| Your assignment |
Reproduce exactly, from the data that follows, the line with "synth_cell_type_count=47", the line with "grt.total_usage=0.1849", and every line that lies between them.

[Stored data entries]
----
==> config.mk <==
export PLATFORM = sky130hd
export DESIGN_NAME = seg7_scan_decode
export DESIGN_NICKNAME = d
export VERILOG_FILES = /design/src/rtl/seg7_scan_decode.sv
export SDC_FILE = /design/constraint.sdc
export NUM_CORES = 1
export LEC_CHECK = 0
export BUFFER_PORTS_ARGS = -buffer_cell sky130_fd_sc_hd__buf_2
export CORE_UTILIZATION = 47
export CTS_CLUSTER_DIAMETER = 150
export DETAILED_ROUTE_END_ITERATION = 7
export PLACE_DENSITY = 0.73
export REMOVE_ABC_BUFFERS = 1
export SLEW_MARGIN = 15
export SYNTH_ARGS = -nofsm -noshare
export SYNTH_HDL_FRONTEND = slang
export SYNTH_SLANG_ARGS = --single-unit
==> constraint.sdc <==
create_clock -name clk -period 7 [get_ports clk]
set_input_delay 1.75 -clock clk [delete_from_list [all_inputs] [get_ports clk]]
set_output_delay 1.75 -clock clk [all_outputs]
set_load 0.02 [all_outputs]
==> src/rtl/seg7_scan_decode.sv <==
// Receive side of a multiplexed 7-segment display: samples the anode enables
// and the a..g segment lines. It waits for each digit to be stable, decodes
// the glyph back to a hex nibble, and hands a 16-bit frame off via valid/ack.
// Ports:
//   clk, reset (sync, active-high)
//   an[3:0] digit enables, an[0] = least significant digit
//   a..g    segment lines
//   value[15:0]    decoded frame {d3,d2,d1,d0}
//   bad_digit[3:0] glyph was not a legal hex pattern
//   out_valid / out_ack  frame handshake
//   overrun  sticky flag: a completed frame was dropped
module seg7_scan_decode #(
    parameter int unsigned STABLE_CYCLES = 16,
    parameter bit          SEG_ACT_LOW   = 1'b1
) (
    input  logic        clk,
    input  logic        reset,
    input  logic [3:0]  an,
    input  logic        a,
    input  logic        b,
    input  logic        c,
    input  logic        d,
    input  logic        e,
    input  logic        f,
    input  logic        g,
    output logic [15:0] value,
    output logic [3:0]  bad_digit,
    output logic        out_valid,
    input  logic        out_ack,
    output logic        overrun
);

    localparam int CW = $clog2(STABLE_CYCLES + 1);
    localparam logic [CW-1:0] CNT_MAX = CW'(STABLE_CYCLES);
    localparam logic [CW-1:0] CNT_CAP = CW'(STABLE_CYCLES - 1);

    // Returns {bad, nibble}; segment order is {a,b,c,d,e,f,g}.
    function automatic logic [4:0] decode(input logic [6:0] seg);
        logic [4:0] r;
        case (seg)
            7'b1111110: r = 5'h00;
            7'b0110000: r = 5'h01;
            7'b1101101: r = 5'h02;
            7'b1111001: r = 5'h03;
            7'b0110011: r = 5'h04;
            7'b1011011: r = 5'h05;
            7'b1011111: r = 5'h06;
            7'b1110000: r = 5'h07;
            7'b1111111: r = 5'h08;
            7'b1111011: r = 5'h09;
            7'b1110111: r = 5'h0A;
            7'b0011111: r = 5'h0B;
            7'b1001110: r = 5'h0C;
            7'b0111101: r = 5'h0D;
            7'b1001111: r = 5'h0E;
            7'b1000111: r = 5'h0F;
            default:    r = 5'h10;
        endcase
        return r;
    endfunction

    logic [10:0]   raw;
    logic [10:0]   s_q, s_d;
    logic [CW-1:0] cnt_q, cnt_d;
    logic [3:0]    seen_q, seen_d;
    logic [15:0]   shadow_q, shadow_d;
    logic [3:0]    sbad_q, sbad_d;
    logic [15:0]   value_q, value_d;
    logic [3:0]    bad_q, bad_d;
    logic          valid_q, valid_d;
    logic          ovr_q, ovr_d;

    logic          match;
    logic          capture;
    logic          frame_done;
    logic          load;
    logic [4:0]    dec;

    // Internal logic is always active-high.
    assign raw = SEG_ACT_LOW ? ~{an, a, b, c, d, e, f, g}
                             :  {an, a, b, c, d, e, f, g};

    always_comb begin
        s_d      = raw;
        cnt_d    = '0;
        seen_d   = seen_q;
        shadow_d = shadow_q;
        sbad_d   = sbad_q;
        value_d  = value_q;
        bad_d    = bad_q;
        valid_d  = valid_q;
        ovr_d    = ovr_q;

        match = (raw == s_q);
        if (match) begin
            cnt_d = (cnt_q == CNT_MAX) ? cnt_q : cnt_q + CW'(1);
        end

        // Saturating count means a held pattern fires exactly once.
        capture    = match && (cnt_q == CNT_CAP) && $onehot(s_q[10:7]);
        dec        = decode(s_q[6:0]);
        frame_done = &seen_q;
        load       = frame_done && (!valid_q || out_ack);

        if (frame_done) begin
            seen_d = '0;
        end

        if (capture) begin
            for (int i = 0; i < 4; i++) begin
                if (s_q[7+i]) begin
                    seen_d[i]          = 1'b1;
                    shadow_d[4*i +: 4] = dec[3:0];
                    sbad_d[i]          = dec[4];
                end
            end
        end

        if (load) begin
            value_d = shadow_q;
            bad_d   = sbad_q;
            valid_d = 1'b1;
        end else begin
            if (frame_done) begin
                ovr_d = 1'b1;
            end
            if (out_ack && valid_q) begin
                valid_d = 1'b0;
            end
        end
    end

    always_ff @(posedge clk) begin
        if (reset) begin
            s_q      <= '0;
            cnt_q    <= '0;
            seen_q   <= '0;
            shadow_q <= '0;
            sbad_q   <= '0;
            value_q  <= '0;
            bad_q    <= '0;
            valid_q  <= 1'b0;
            ovr_q    <= 1'b0;
        end else begin
            s_q      <= s_d;
            cnt_q    <= cnt_d;
            seen_q   <= seen_d;
            shadow_q <= shadow_d;
            sbad_q   <= sbad_d;
            value_q  <= value_d;
            bad_q    <= bad_d;
            valid_q  <= valid_d;
            ovr_q    <= ovr_d;
        end
    end

    assign value     = value_q;
    assign bad_digit = bad_q;
    assign out_valid = valid_q;
    assign overrun   = ovr_q;

endmodule
## Word level (Yosys, flattened, before mapping)

Index checks and enable logic that the tools add are counted.
W data, S select, Z words.

- Register bits after elaboration: 62
- Bits in latches: 0
- RAM bits: 0
- Bits in read-only memories: 0
- Input port bits: 14
- Memories: 0

- Add/subtract/negate cells: 4
- Multipliers: 0
- Divide/modulo/power cells: 0
- Magnitude comparators: 0
- Eq/ne operators: 20
- Shift operators: 0
- Multiplexer cells: 9
- Bitwise gates (word level): 3
- Reduce and logical (&&, ||, !) cells: 14

Operator list:

| kind | number |
|---|---|
| $eq A7 B7 Y1 const B | 12 |
| $pmux W5 S16 | 1 |
| $eq A7 B6 Y1 const B | 3 |
| $eq A11 B11 Y1 | 1 |
| $not A11 Y11 | 1 |
| $mux W4 | 2 |
| $reduce_and A2 Y1 | 4 |
| $eq A7 B5 Y1 const B | 1 |
| $mux W1 | 6 |
| $add A5 B1 Y5 const B | 1 |
| $eq A5 B4 Y1 const B | 1 |
| $eq A5 B5 Y1 const B | 1 |
| $reduce_and A5 Y1 | 1 |
| $add A1 B1 Y2 | 2 |
| $logic_and A1 B1 Y1 | 4 |
| $reduce_and A4 Y1 | 1 |
| $add A2 B2 Y3 | 1 |
| $eq A3 B1 Y1 const B | 1 |
| $not A1 Y1 | 2 |
| $reduce_bool A2 Y1 | 1 |
| $reduce_or A2 Y1 | 1 |
| $logic_not A1 Y1 | 1 |
| $logic_or A1 B1 Y1 | 1 |

## Depth between registers and ports, before layout

Gate-level depths: netlist of run 1.

- Word-level depth: 5
- Depth in mapped cells: 10
- Gate-level depth less buffers: 10

## Worst setup path after synthesis of run 1

OpenSTA, ideal clock, no wires.

- Path kind: input port to flip-flop
- Start: in an[2]
- End: reg shadow_q[12]
- Setup time: 0.128 ns
- Arrival: 2.949 ns
- Required time: 6.872 ns
- Path slack: 3.924 ns
- Cell stages on the path: 5
- Path buffers: 0
- Path through: xor2_1 > nand4_4 > nor4_4 > mux2i_1 > nor2_1

- Cells in the longest elaborated chain, start to end: 5

Ends and longest elaborated chain:

| what | RTL line | RTL |
|---|---|---|
| start, declared | 18 | `input logic [3:0] an,` |
| $not A11 Y11 | 80 | `assign raw = SEG_ACT_LOW ? ~{an, a, b, c, d, e, f, g}` |
| $eq A11 B11 Y1 | 94 | `match = (raw == s_q);` |
| $logic_and A1 B1 Y1 (2 in a row) | 100 | `capture = match && (cnt_q == CNT_CAP) && $onehot(s_q[10:7]);` |
| $reduce_and A2 Y1 (no line) | n/a |  |
| end signal, assigned | 148 | `shadow_q <= shadow_d;` |
| end, declared | 66 | `logic [15:0] shadow_q, shadow_d;` |

No other way between the ends.
A chain may end at the register's enable or synchronous reset.

## Worst setup path in the final report of run 1

- Start: in an[2]
- End: reg shadow_q[1]

The elaborated chain is that of the path after synthesis.

==> results of run 1 <==
## placed cells by master (no fill, tap or decap), types with 3 or more instances in the layout
cell                       count
sky130_fd_sc_hd__xor2_4        3
sky130_fd_sc_hd__inv_1        10
sky130_fd_sc_hd__ha_1          5
sky130_fd_sc_hd__buf_2        35
sky130_fd_sc_hd__xnor2_1       4
sky130_fd_sc_hd__and4b_1       3
sky130_fd_sc_hd__mux2i_1      21
sky130_fd_sc_hd__and3b_1       3
sky130_fd_sc_hd__nand4_1      10
sky130_fd_sc_hd__xor2_1        7
sky130_fd_sc_hd__or4b_2        3
sky130_fd_sc_hd__dfxtp_1      62
sky130_fd_sc_hd__nand2_1      49
sky130_fd_sc_hd__nor2_1       39
sky130_fd_sc_hd__a21oi_1      26
sky130_fd_sc_hd__clkbuf_8     11
sky130_fd_sc_hd__nor4_4        4
## cell type report
class                      instances  area share
multi-input combinational        212      0.4650
sequential                        62      0.3769
timing repair buffer              37     0.05775
clock buffer                      12     0.04711
tap                               75     0.02850
clock inverter                     3     0.01330
inverter                          10     0.01140
## routing by layer
metal  track usage  vias up
met4       0.05893        0
met5             0        -
li1              -     1085
met3       0.07191        5
met1        0.2182     1014
met2        0.3085       41
## cell usage after synthesis, drive strengths merged
cell type / n / area, sq um
a21oi: 26 / 130.1
a22oi: 1 / 12.51
a2bb2oi: 1 / 8.760
a31oi: 1 / 6.260
a32oi: 1 / 8.760
and3: 2 / 12.51
and3b: 3 / 26.28
and4b: 3 / 30.03
and4bb: 3 / 37.53
buf: 6 / 61.30
clkbuf: 11 / 45.05
dfxtp: 62 / 1241
fa: 1 / 20.02
ha: 5 / 62.56
inv: 10 / 37.54
mux2: 1 / 11.26
mux2i: 21 / 210.2
nand2: 50 / 195.2
nand2b: 2 / 12.51
nand3: 3 / 27.53
nand4: 11 / 83.83
nand4b: 1 / 8.760
nor2: 39 / 146.4
nor2b: 1 / 6.260
nor3: 2 / 10.01
nor3b: 1 / 12.51
nor4: 4 / 85.08
nor4b: 2 / 17.52
o2111ai: 1 / 8.760
o21ai: 1 / 5.000
o311ai: 2 / 35.04
o31ai: 2 / 33.78
or4: 1 / 11.26
or4b: 4 / 43.79
xnor2: 4 / 35.03
xor2: 12 / 176.4
## state kept, by name, summed over array words and instances (netlist names)
register,flops
bad_digit,4
s_q,11
sbad_q,4
overrun,1
out_valid,1
shadow_q,16
value,16
seen_q,4
cnt_q,5
## through the flow
stage,hold WS (ps),instance area (sq um),setup slack [ps],util
3_3_place_gp,441.7,3094,3588,0.5195
3_5_place_dp,443.3,3094,3565,0.5195
4_1_cts,452.5,3293,3929,0.5529
2_1_floorplan,425.1,2810,3937,-
5_1_grt,469.0,3293,3831,0.5529
6_report,449.4,3293,3920,0.5529
## how the worst max path moves through the flow
stage                      from                  endpoint  slack [ps]
after floorplan           an[2]  shadow_q[0]$_SDFFE_PP0P_        3940
after global placement    an[2]  shadow_q[6]$_SDFFE_PP0P_        3590
after detailed placement  an[2]  shadow_q[5]$_SDFFE_PP0P_        3560
after CTS                 an[2]  shadow_q[7]$_SDFFE_PP0P_        3930
after global routing      an[2]  shadow_q[1]$_SDFFE_PP0P_        3830
final                     an[2]  shadow_q[1]$_SDFFE_PP0P_        3920
## power groups by stage
stage	combinational (mW)	clock, mW	sequential [mW]
2_1_floorplan	0.0274	0	0.372
3_3_place_gp	0.0407	0	0.374
3_5_place_dp	0.0420	0	0.374
4_1_cts	0.0422	0.324	0.366
5_1_grt	0.0463	0.343	0.367
6_report	0.0419	0.316	0.366
## critical path, delay by kind of cell
kind / cells / cell delay [ps]
and+or+nand+nor: 3 / 910
buffers and inverters: 1 / 110
muxes: 1 / 260
xor gates and xnor gates: 1 / 250
## logic make-up (layout without fill, tap and decap cells)
family,count (synthesis),in the layout,share of synthesized area
AO/OA/AOI/OAI,36,36,0.08537
XOR/XNOR,16,16,0.07250
adder cells (fa/ha/maj),6,6,0.02831
buffers and inverters,27,62,0.04934
flip-flops,62,62,0.4256
multiplexers,22,22,0.07593
AND/OR/NAND/NOR,132,132,0.2630
==> reports/metrics.cfg, run 1 <==
[critical_path]
worstSetupPathType=input pin to flip-flop
critPathArrivalTime_ps=3280
critPathLaunchType=input pin
worst_r2r_endpoint=shadow_q[1]$_SDFFE_PP0P_
r2r_cells=10
timing.critical_path.cells=buf_2, xor2_1, nand4_4, nor4_4, mux2i_1, nor2_1
worst-r2r-setup-slack_ps=4110
required_ps=7200
critical_path.max_fanout=6
critical_path.reg2reg.startpoint=s_q[7]$_SDFF_PP0_
timing.critical_path.to_type=flip-flop
critical-path-max-stage-delay_ps=620
crit_slowest_cell=sky130_fd_sc_hd__nor4_4

[routing]
detailed_route_vias_per_instance=5.219
firstDrtPassIters=4
detailedRoute.firstIterationViolations=84
drt.antenna.violating_nets=0
vias=2145
detailroute.wirelength.met2_um=2689
final_wirelength_um=5473
remaining_drc_errors=0
top_layer=met4
wl_met3_um=256
wl_met1_um=2489
wl_per_cell_um=13.32

[die]
initial_core_util=0.4897
placement_rows=28
chipWidth_um=80.78
io-pin-count=36
core_area_sq_um=5956
floorplan.die_area_sq_um=6525
die_y_um=80.78

[yosys]
ys_ff_latch=62
syn-instance-count=301
post_synth.cell_area_avg_sq_um=9.690
ys_seq_area_frac=0.4256
synth_cell_type_count=47
synth.cell_area_sq_um=2917
ys_warn_count=0

[clocking]
tritoncts_clock_tree=yes
cts_max_level=3
post_cts_resize_count=0
bufs_on_longest_clock_path=2
clock_sink_total=62
clk_pin_slew_worst_paths_ps=70
clkLatencyLatePin_ps=340
cts_inserted_buffers=9
post_cts.repair.setup_buffers=0
clock_root_buffer=sky130_fd_sc_hd__clkbuf_8
holdBufCountCts=0

[global_routing]
grt_antenna_before_repair=0
globalRoute.totalOverflow=0
global_route_wire_length_before_repair_um=9073
grt_start_max_net_pins=56
vias_in_the_first_global_route=1970
grt.total_usage=0.1849

[hold_path]
timing.hold.worst_path_depth=2
endpoint_with_the_worst_hold_slack=value[13]$_SDFFE_PP0P_
min-delay-start=value[13]$_SDFFE_PP0P_
hold_class=flip-flop to flip-flop

[timing]
fmax_mhz=324.7
relSlewSlack=0.4399
finalSetupViolCount=0
fin_setup_tns_ps=0
final.setup_skew_ps=5.558
finalHoldViolCount=0
grt_setup_unrepaired=no
drv_slew=0
final_min_period_over_clock_period=0.4400
finalCriticalPeriod_ps=3080
worst-slew-pin-transition_ps=828.5

[placed_design]
hpwl_um=3658
dpl.cell_count=396
io_buffer_count=35
gp_congestion=0.8742

[outcome]
status=finished, final reports clean

[power_and_ir_drop]
power_density_nw_per_um2=219.9
max-vdd-ir-drop_v=0.0001308
comb_power_share=0.058
clockPowerShare=0.436
post-layout-total-power_uw=724.2
switching_share=0.2339
cellInternalPower_uw=554.8
power.net_switching_uw=169.4
reported_leakage_power_nw=1.287
sequentialPowerShare=0.506

[final_layout]
multi_input_gate_area_in_the_final_layout_sq_um=1531
fillers=529
nNetsFinal=352
area.growth.synth_to_final_pct=12.91
layout.cells.non_filler=411
drive_gt1_frac=0.2232
antenna_cells=0
final-seq-area_sq_um=1241

[run]
max_cap_viol_count=0

Note: power is estimated with default switching activity, not from simulation.
==> run 2, diff against run 1 <==
--- a/config.mk
+++ b/config.mk
@@ -9,7 +9,7 @@
 export CORE_UTILIZATION = 47
 export CTS_CLUSTER_DIAMETER = 150
 export DETAILED_ROUTE_END_ITERATION = 7
-export PLACE_DENSITY = 0.73
+export PLACE_DENSITY = 0.75
 export REMOVE_ABC_BUFFERS = 1
 export SLEW_MARGIN = 15
 export SYNTH_ARGS = -nofsm -noshare
==> constraint.sdc (replaced) <==
create_clock -name clk -period 2.7 [get_ports clk]
set_input_delay 0.675 -clock clk [delete_from_list [all_inputs] [get_ports clk]]
set_output_delay 0.675 -clock clk [all_outputs]
set_load 0.02 [all_outputs]
==> reports/metrics.cfg, run 2 (synthesis gave the netlist of run 1 again) <==
[placed_design]
hpwl_um=3866  ; +5.7%
dp_slack_ps=13.55  ; -3551 ps
gp_congestion=0.8538  ; -2.3%
cell_area_after_placement_sq_um=3139  ; +1.5%
dpl.cell_count=402  ; +1.5%
io_buffer_count=35  ; unchanged

[final_layout]
layout.cells.non_filler=421  ; +2.4%
multi_input_gate_area_in_the_final_layout_sq_um=1546  ; +0.98%
fillers=550  ; +4.0%
antenna_cells=0  ; unchanged
mostFrequentLayoutCell=sky130_fd_sc_hd__dfxtp_1
final-seq-area_sq_um=1245  ; +0.30%
drive_gt1_frac=0.2659  ; +0.04268
nNetsFinal=361  ; +2.6%
final_cell_area_sq_um=3416  ; +3.7%
area.growth.synth_to_final_pct=17.12
layout.cells.most_common_list=59 x sky130_fd_sc_hd__dfxtp_1, 49 x sky130_fd_sc_hd__nand2_1, 39 x sky130_fd_sc_hd__nor2_1

[clocking]
bufs_on_longest_clock_path=2  ; unchanged
tritoncts_clock_tree=yes
clkLatencyLatePin_ps=340  ; about the same
clock_sink_total=62  ; unchanged
clk_pin_slew_worst_paths_ps=70  ; about the same
cts_max_level=3  ; unchanged
cts_inserted_buffers=9  ; unchanged
clock_root_buffer=sky130_fd_sc_hd__clkbuf_8

[critical_path]
crit_slowest_cell=sky130_fd_sc_hd__fa_1
critPathArrivalTime_ps=2860  ; -420 ps
critical_path.max_fanout=5  ; -1
timing.critical_path.to_type=flip-flop
critPathLaunchType=flip-flop
critical-path-max-stage-delay_ps=530  ; -90 ps
timing.critical_path.cells=inv_2, fa_1, inv_1, ha_2, ha_4, and4bb_2, nand4_1, nor4_4, buf_6, mux2i_1, nor2_1
worstSetupPathType=flip-flop to flip-flop
required_ps=2910  ; -4290 ps

[timing]
drv_slew=0  ; unchanged
worst-slew-pin-transition_ps=878.6  ; +50.17 ps
final_min_period_over_clock_period=0.9826
finalCriticalPeriod_ps=2653
finalHoldViolCount=0  ; unchanged
grt_setup_unrepaired=yes
final.setup_skew_ps=8.357  ; +2.799 ps
worst_slack_ps=47.07  ; -3873 ps
fmax_mhz=376.9
relSlewSlack=0.4060  ; -0.03392
finalSetupViolCount=0  ; unchanged

[die]
io-pin-count=36  ; unchanged
floorplan.die_area_sq_um=6525  ; unchanged
chipWidth_um=80.78  ; unchanged
core_area_sq_um=5956  ; unchanged
initial_core_util=0.4897  ; unchanged
placement_rows=28  ; unchanged
die_y_um=80.78  ; unchanged

[hold_path]
hold_class=flip-flop to flip-flop

[routing]
detailed_route_vias_per_instance=5.169  ; -0.96%
detailedRoute.firstIterationViolations=112  ; +33%
final_wirelength_um=5625  ; +2.8%
drt.antenna.violating_nets=0  ; unchanged
wl_per_cell_um=13.36  ; +0.34%
vias=2176  ; +1.4%
remaining_drc_errors=0  ; unchanged
firstDrtPassIters=4  ; unchanged

[global_routing]
grt_antenna_before_repair=0  ; unchanged
global_route_wire_length_before_repair_um=9487  ; +4.6%
grt.total_usage=0.1946  ; +0.009709
grt_start_max_net_pins=25  ; -55%
vias_in_the_first_global_route=2002  ; +1.6%
globalRoute.totalOverflow=0  ; unchanged

[power_and_ir_drop]
reported_leakage_power_nw=1.330  ; +3.4%
max-vdd-ir-drop_v=0.0003279  ; +150%
power_density_nw_per_um2=578.1  ; +160%

[outcome]
status=finished, final reports clean

[run]
max_cap_viol_count=0  ; unchanged

run 2: stage by stage:
stage / utilization / power, mW / TNS, ps / hold slack (ps)
after CTS: 0.5660 / 1.988 / -0.4710 / 454.7
final: 0.5735 / 1.975 / 0 / 451.2
after detailed placement: 0.5271 / 1.082 / 0 / 445.5
after floorplan: - / 1.034 / 0 / 425.1
after global placement: 0.5271 / 1.079 / 0 / 441.9
after global routing: 0.5735 / 2.053 / -311.5 / 475.5
run 2: worst paths after layout:
| check | start | end | slack, ps | depth (start not counted) |
|---|---|---|---|---|
| worst max-delay path | s_q[7]$_SDFF_PP0_ | shadow_q[0]$_SDFFE_PP0P_ | 50 | 11 |
| worst max register to register | s_q[7]$_SDFF_PP0_ | shadow_q[0]$_SDFFE_PP0P_ | 50 | 11 |
| worst min-delay path | bad_digit[3]$_SDFFE_PP0P_ | bad_digit[3]$_SDFFE_PP0P_ | 450 | 2 |
| worst min register to register | bad_digit[3]$_SDFFE_PP0P_ | bad_digit[3]$_SDFFE_PP0P_ | 450 | 2 |
run 2: metal layers:
layer,up-vias,global-route usage,wire (um)
met5,-,0,0
met4,0,0.08036,94
met3,8,0.05955,257
met2,39,0.3059,2614
met1,1017,0.2481,2658
li1,1112,-,-
run 2: worst max-delay path: cells and delay by family (launching register included):
family / cells / cell delay, ps
buffers and inverters: 3 / 250
DFF: 1 / 340
adders and majority gates: 3 / 940
and+or+nand+nor: 4 / 820
muxes: 1 / 200
run 2: report_power, final:
group          internal, mW  switching, mW  leakage (nW)  total, mW
sequential            0.924         0.0247         0.503      0.948
clock                 0.545          0.363         0.102      0.908
combinational        0.0482         0.0707         0.725      0.119
total                  1.52          0.458          1.33       1.97
run 2: area by class of cell:
cell class | instances | area share
multi-input combinational | 212 | 0.4527
tap | 75 | 0.02747
inverter | 10 | 0.01099
sequential | 62 | 0.3645
clock buffer | 11 | 0.04139
timing repair buffer | 46 | 0.07875
clock inverter | 5 | 0.02418
run 2: timing repair:
| action | in CTS | in global routing |
|---|---|---|
| resized for setup | 2 | 8 |
| pin swaps | 0 | 7 |
| hold buffers | 0 | 0 |
| setup endpoints to repair | 3 | 16 |
| buffers inserted | 0 | 3 |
----
| Your response |
synth_cell_type_count=47
synth.cell_area_sq_um=2917
ys_warn_count=0

[clocking]
tritoncts_clock_tree=yes
cts_max_level=3
post_cts_resize_count=0
bufs_on_longest_clock_path=2
clock_sink_total=62
clk_pin_slew_worst_paths_ps=70
clkLatencyLatePin_ps=340
cts_inserted_buffers=9
post_cts.repair.setup_buffers=0
clock_root_buffer=sky130_fd_sc_hd__clkbuf_8
holdBufCountCts=0

[global_routing]
grt_antenna_before_repair=0
globalRoute.totalOverflow=0
global_route_wire_length_before_repair_um=9073
grt_start_max_net_pins=56
vias_in_the_first_global_route=1970
grt.total_usage=0.1849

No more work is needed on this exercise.